A brief history of silver in medicine pre-twentieth century

The need for detoxification is based upon the principle that immunodeficiency, inflammatory and degenerative diseases can result from the toxic, accumulative effects of poisonous substances and pathogens within the body.

Silver has been widely and effectively used in the science and art of healing since ancient times. Dr. Eric Rentz thoroughly describes the historical stepping stones of the development of Silver solutions in his article “Historical Perspective on the Clinical Use and Efficacy of Silver”. The key points he recounts include that Silver was commonly used to preserve water and food in the ancient world. Hippocrates (born 460 BC) the “Father of Western Medicine” used silver to heal wounds and control infection. He promoted the use of powdered silver for the treatment of ulcers and other conditions. The historian, Herodotus (born 484 BC) described the King of Persia using water boiled in silver flagons to prevent illness. In the Middle East, medicinal silver has been use since 700 A.D. It was commonly used for blood purification, heart conditions, and control of halitosis. Paracelsus (born 1493) “The Father of Toxicology” used silver as medicine.

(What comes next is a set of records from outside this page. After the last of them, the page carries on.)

Source: an optimization exercise on an open RTL-to-GDS flow (aim: small area, a short achievable clock period and few clock cycles per item). Production flows keep margins and buffers that such runs may drop. At most, simulation tests tie the RTL to the original design; equivalence was not proved. Power figures rest on the tool's default switching activity, not on a simulated workload.

==> 08-17: inputs <==
==> flow/design.v (excerpt) <==
module segment_address_translation_core (
    input  logic                         i_clk,
    input  logic                         i_rst_n,
    input  logic                         i_cfg_valid,
    output logic                         o_cfg_ready,
    input  logic [sat_pkg::DATA_W-1:0]   i_cfg_data,
    input  logic                         i_valid,
    output logic                         o_ready,
    input  logic                         i_action,
    input  logic [sat_pkg::DATA_W-1:0]   i_logical_address,
    input  logic [sat_pkg::DATA_W-1:0]   i_byte_count,
    input  logic [sat_pkg::SLOT_W-1:0]   i_entry_slot,
    input  logic [sat_pkg::ID_W-1:0]     i_entry_id,
    input  logic [sat_pkg::DATA_W-1:0]   i_entry_base,
    input  logic [sat_pkg::DATA_W-1:0]   i_entry_size,
    input  logic                         i_entry_valid,
    output logic                         o_valid,
    input  logic                         i_ready,
    output logic [sat_pkg::DATA_W-1:0]   o_physical_address,
    output logic                         o_fault,
    output logic [sat_pkg::DATA_W-1:0]   o_segment_number,
    output logic [sat_pkg::DATA_W-1:0]   o_offset
);
    localparam logic [16:0] RP = sat_pkg::DIV_REGPOS;
    localparam logic [16:0] CP = sat_pkg::DIV_COPYPOS;
    logic        adv;
    logic        in_fire;
    logic        div_busy;
    logic [15:0] r_max_seg;
    logic [15:0] r_div;
  ...
==> flow/config.mk <==
export PLATFORM = sky130hd
export DESIGN_NAME = segment_address_translation_core
export DESIGN_NICKNAME = segment_address_translation_core
export VERILOG_FILES = /design/flow/design.v
export SDC_FILE = /design/flow/constraint.sdc
export NUM_CORES = 4
export LEC_CHECK = 0
export CAP_MARGIN = 20
export CORE_MARGIN = 2
export CORE_UTILIZATION = 55
export CTS_BUF_LIST = sky130_fd_sc_hd__clkbuf_4 sky130_fd_sc_hd__clkbuf_8
export SETUP_SLACK_MARGIN = 1.9
export SLEW_MARGIN = 20
==> flow/constraint.sdc <==
create_clock -name core_clock -period 5.0 [get_ports {i_clk}]
set_input_delay 1.0000 -clock core_clock [delete_from_list [all_inputs] [get_ports {i_clk}]]
set_output_delay 1.0000 -clock core_clock [all_outputs]
set_load 0.01 [all_outputs]
run.sh (not shown) runs the stock make flow with config.mk's settings and CLKGATE_MAP_FILE= SYNTH_SCRIPT=/design/flow/synth_recipe.tcl, a recipe that flattens the netlist after the stock synthesis.
==> inputs of 08-12, as changes to 08-17 <==
--- a/flow/design.v
+++ b/flow/design.v
@@ -2,11 +2,11 @@
     localparam int SEGMENTS   = 16;
     localparam int DATA_W     = 16;
     localparam int ID_W       = 8;
     localparam int SLOT_W     = 4;
     localparam logic [DATA_W-1:0] MAX_SEG_RESET = 16'd64;
-    localparam logic [16:0] DIV_REGPOS = 17'b0_1111_1111_1111_1000;
+    localparam logic [16:0] DIV_REGPOS = 17'b1_1111_1111_1111_1000;
     localparam logic [16:0] DIV_COPYPOS = 17'b0_0001_0010_0100_1000;
 endpackage
 module sat_div_step #(
     parameter int STEP = 0
 ) (
@@ -202,34 +202,27 @@
         end else begin : g_dn
             assign nD[p*16 +: 16] = nD[(p-1)*16 +: 16];
         end
     end
     assign div_busy = |busy_at;
-    logic [16:0] r_cd15;
-    always_ff @(posedge i_clk) begin
-        if (adv) r_cd15 <= {1'b0, nC[14*16 +: 16]} - {1'b0, nD[14*16 +: 16]};
-    end
     logic        m_v, m_ld;
     logic [15:0] m_q, m_r, m_c;
     logic [12:0] m_x;
     logic        m_hit;
     logic [15:0] m_sel;
-    logic [15:0] m_t;
-    logic [16:0] m_sum_keep, m_sum_sub;
+    logic [16:0] m_sum;
     assign m_v  = nv[16];
     assign m_ld = nld[16];
     assign m_q  = nQ[16*16 +: 16];
     assign m_r  = nR[16*16 +: 16];
     assign m_c  = nC[16*16 +: 16];
     assign m_x  = m_q[15:3];
     logic [15:0]  t_live;
     logic [127:0] t_ids;
     logic [15:0]  t_base [16];
     logic [15:0]  t_size [16];
-    assign m_t        = {nR[15*16 +: 15], nQ[15*16 + 15]};
-    assign m_sum_keep = {1'b0, m_t} + {1'b0, m_c};
-    assign m_sum_sub  = {1'b0, m_t} + r_cd15;
+    assign m_sum = {1'b0, m_r} + {1'b0, m_c};
     sat_match u_match (
         .i_key  (m_q),
         .i_live (t_live),
         .i_ids  (t_ids),
         .o_hit  (m_hit),
@@ -247,18 +240,18 @@
         end
     end
     always_ff @(posedge i_clk) begin
         if (t_we) begin
             t_ids[t_slot*8 +: 8] <= m_x[7:0];
-            t_base[t_slot]       <= m_t;
+            t_base[t_slot]       <= m_r;
             t_size[t_slot]       <= m_c;
         end
     end
     logic        f_v, f_ld, f_hit;
     logic [15:0] f_sel;
     logic [15:0] f_q, f_r;
-    logic [16:0] f_sum_keep, f_sum_sub;
+    logic [16:0] f_sum;
     always_ff @(posedge i_clk) begin
         if (!i_rst_n)  f_v <= 1'b0;
         else if (adv)  f_v <= m_v;
     end
     always_ff @(posedge i_clk) begin
@@ -266,39 +259,35 @@
             f_ld  <= m_ld;
             f_hit <= m_hit;
             f_sel <= m_sel;
             f_q   <= m_q;
             f_r   <= m_r;
-            f_sum_keep <= m_sum_keep;
-            f_sum_sub  <= m_sum_sub;
+            f_sum  <= m_sum;
         end
     end
     logic [15:0] f_base, f_size;
-    logic        f_fault;
     always_comb begin
         f_base = '0;
         f_size = '0;
         for (int i = 0; i < 16; i++) begin
             f_base = f_base | ({16{f_sel[i]}} & t_base[i]);
             f_size = f_size | ({16{f_sel[i]}} & t_size[i]);
         end
     end
-    assign f_fault = !f_hit || (f_q[0] ? (f_sum_sub  > {1'b0, f_size})
-                                       : (f_sum_keep > {1'b0, f_size}));
     logic        g_v, g_ld, g_fault;
     logic [15:0] g_base, g_q, g_r;
     always_ff @(posedge i_clk) begin
         if (!i_rst_n)  g_v <= 1'b0;
         else if (adv)  g_v <= f_v;
     end
     always_ff @(posedge i_clk) begin
         if (adv) begin
-            g_ld    <= f_ld;
-            g_fault <= f_fault;
-            g_base  <= f_base;
-            g_q     <= f_ld ? '0 : f_q;
-            g_r     <= f_ld ? '0 : f_r;
+            g_ld   <= f_ld;
+            g_fault <= !f_hit || (f_sum > {1'b0, f_size});
+            g_base <= f_base;
+            g_q    <= f_ld ? '0 : f_q;
+            g_r    <= f_ld ? '0 : f_r;
         end
     end
     always_ff @(posedge i_clk) begin
         if (!i_rst_n)  r_out_valid <= 1'b0;
         else if (adv)  r_out_valid <= g_v;
CTS_BUF_LIST = sky130_fd_sc_hd__clkbuf_8 sky130_fd_sc_hd__clkbuf_16   (was sky130_fd_sc_hd__clkbuf_4 sky130_fd_sc_hd__clkbuf_8)
CTS_CLUSTER_DIAMETER = 80   (was unset)
CTS_CLUSTER_SIZE = 24   (was unset)
SETUP_SLACK_MARGIN = 2.2   (was 1.9)
==> inputs of 10-18, as changes to 08-17 <==
--- a/flow/design.v
+++ b/flow/design.v
@@ -2,12 +2,12 @@
     localparam int SEGMENTS   = 16;
     localparam int DATA_W     = 16;
     localparam int ID_W       = 8;
     localparam int SLOT_W     = 4;
     localparam logic [DATA_W-1:0] MAX_SEG_RESET = 16'd64;
-    localparam logic [16:0] DIV_REGPOS = 17'b0_1111_1111_1111_1000;
-    localparam logic [16:0] DIV_COPYPOS = 17'b0_0001_0010_0100_1000;
+    localparam logic [16:0] DIV_REGPOS = 17'b1_1111_1111_1111_1000;
+    localparam logic [16:0] DIV_COPYPOS = 17'b0_0001_0001_0000_1000;
 endpackage
 module sat_div_step #(
     parameter int STEP = 0
 ) (
     input  logic [15:0] i_rem,
@@ -202,34 +202,27 @@
         end else begin : g_dn
             assign nD[p*16 +: 16] = nD[(p-1)*16 +: 16];
         end
     end
     assign div_busy = |busy_at;
-    logic [16:0] r_cd15;
-    always_ff @(posedge i_clk) begin
-        if (adv) r_cd15 <= {1'b0, nC[14*16 +: 16]} - {1'b0, nD[14*16 +: 16]};
-    end
     logic        m_v, m_ld;
     logic [15:0] m_q, m_r, m_c;
     logic [12:0] m_x;
     logic        m_hit;
     logic [15:0] m_sel;
-    logic [15:0] m_t;
-    logic [16:0] m_sum_keep, m_sum_sub;
+    logic [16:0] m_sum;
     assign m_v  = nv[16];
     assign m_ld = nld[16];
     assign m_q  = nQ[16*16 +: 16];
     assign m_r  = nR[16*16 +: 16];
     assign m_c  = nC[16*16 +: 16];
     assign m_x  = m_q[15:3];
     logic [15:0]  t_live;
     logic [127:0] t_ids;
     logic [15:0]  t_base [16];
     logic [15:0]  t_size [16];
-    assign m_t        = {nR[15*16 +: 15], nQ[15*16 + 15]};
-    assign m_sum_keep = {1'b0, m_t} + {1'b0, m_c};
-    assign m_sum_sub  = {1'b0, m_t} + r_cd15;
+    assign m_sum = {1'b0, m_r} + {1'b0, m_c};
     sat_match u_match (
         .i_key  (m_q),
         .i_live (t_live),
         .i_ids  (t_ids),
         .o_hit  (m_hit),
@@ -247,18 +240,18 @@
         end
     end
     always_ff @(posedge i_clk) begin
         if (t_we) begin
             t_ids[t_slot*8 +: 8] <= m_x[7:0];
-            t_base[t_slot]       <= m_t;
+            t_base[t_slot]       <= m_r;
             t_size[t_slot]       <= m_c;
         end
     end
     logic        f_v, f_ld, f_hit;
     logic [15:0] f_sel;
     logic [15:0] f_q, f_r;
-    logic [16:0] f_sum_keep, f_sum_sub;
+    logic [16:0] f_sum;
     always_ff @(posedge i_clk) begin
         if (!i_rst_n)  f_v <= 1'b0;
         else if (adv)  f_v <= m_v;
     end
     always_ff @(posedge i_clk) begin
@@ -266,41 +259,42 @@
             f_ld  <= m_ld;
             f_hit <= m_hit;
             f_sel <= m_sel;
             f_q   <= m_q;
             f_r   <= m_r;
-            f_sum_keep <= m_sum_keep;
-            f_sum_sub  <= m_sum_sub;
+            f_sum  <= m_sum;
         end
     end
     logic [15:0] f_base, f_size;
-    logic        f_fault;
     always_comb begin
         f_base = '0;
         f_size = '0;
         for (int i = 0; i < 16; i++) begin
             f_base = f_base | ({16{f_sel[i]}} & t_base[i]);
             f_size = f_size | ({16{f_sel[i]}} & t_size[i]);
         end
     end
-    assign f_fault = !f_hit || (f_q[0] ? (f_sum_sub  > {1'b0, f_size})
-                                       : (f_sum_keep > {1'b0, f_size}));
-    logic        g_v, g_ld, g_fault;
-    logic [15:0] g_base, g_q, g_r;
+    logic        g_v, g_ld, g_hit;
+    logic [15:0] g_base, g_size, g_q, g_r;
+    logic [16:0] g_sum;
     always_ff @(posedge i_clk) begin
         if (!i_rst_n)  g_v <= 1'b0;
         else if (adv)  g_v <= f_v;
     end
     always_ff @(posedge i_clk) begin
         if (adv) begin
-            g_ld    <= f_ld;
-            g_fault <= f_fault;
-            g_base  <= f_base;
-            g_q     <= f_ld ? '0 : f_q;
-            g_r     <= f_ld ? '0 : f_r;
+            g_ld   <= f_ld;
+            g_hit  <= f_hit;
+            g_base <= f_base;
+            g_size <= f_size;
+            g_sum  <= f_sum;
+            g_q    <= f_ld ? '0 : f_q;
+            g_r    <= f_ld ? '0 : f_r;
         end
     end
+    logic g_fault;
+    assign g_fault = !g_hit || (g_sum > {1'b0, g_size});
     always_ff @(posedge i_clk) begin
         if (!i_rst_n)  r_out_valid <= 1'b0;
         else if (adv)  r_out_valid <= g_v;
     end
     always_ff @(posedge i_clk) begin
CTS_BUF_LIST = sky130_fd_sc_hd__clkbuf_8 sky130_fd_sc_hd__clkbuf_16   (was sky130_fd_sc_hd__clkbuf_4 sky130_fd_sc_hd__clkbuf_8)
CTS_CLUSTER_DIAMETER = 80   (was unset)
CTS_CLUSTER_SIZE = 24   (was unset)
SETUP_SLACK_MARGIN = 2.3   (was 1.9)
==> summary of the runs <==
Hold slack: 08-17 < 10-18 < 08-12.
The highest combinational power belongs to 08-17, the lowest to 08-12.
Of 10-18 and 08-12, 10-18 has the higher maximum frequency (gap 22%, measured against 08-12).
Between 08-12 and 08-17, the lower global-route usage is in 08-12 (gap 1.2 points).
Against 10-18, the final cell count of 08-17 is higher by about 7%.
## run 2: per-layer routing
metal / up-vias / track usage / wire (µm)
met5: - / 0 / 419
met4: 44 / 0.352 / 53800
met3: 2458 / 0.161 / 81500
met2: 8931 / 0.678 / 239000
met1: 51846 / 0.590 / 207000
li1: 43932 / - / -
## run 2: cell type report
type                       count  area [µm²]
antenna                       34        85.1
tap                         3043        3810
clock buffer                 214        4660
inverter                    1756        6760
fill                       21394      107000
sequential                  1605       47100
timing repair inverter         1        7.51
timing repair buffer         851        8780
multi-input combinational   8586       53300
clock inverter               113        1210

Alexander I of Russia had his armies use water casks lined with silver to sanitize drinking water during the Napoleonic wars. The Imperial Russian army continued this use through World War I and Soviet soldiers during World War II used them as well.

Raulin recorded the first description of the water-purifying effect of silver in 1869, when he saw that Aspergillus niger would not grow in silver vessels. Also, in 1869 Swiss botanist von Nageli discovered that some metals, including silver, at minute concentrations had antimicrobial properties. Then, in 1884 Carl Crede used 1% silver nitrate to prevent ophthalmia neonatorum. By 1897, silver nitrate was commonly used in the U.S. to prevent blindness in newborns. In the mid 1880’s, Dr. William Halsted, Chief Surgeon at Johns Hopkins Medical School, started the use of Silver wire for hernia operations. He also implemented the use of silver foil to prevent infection spreading in wounds. By the late 1800’s, it was common medical knowledge that Silver was deadly to bacteria.

“Metallic silver and silver compounds are used widely in medical devices and health care products to provide anti-bacterial and anti-fungal action. Experience has shown that they are generally safe in use and effective in controlling pathogenic organisms.” Alan B.G. Lansdown, Faculty of Medicine, Imperial College, London, UK.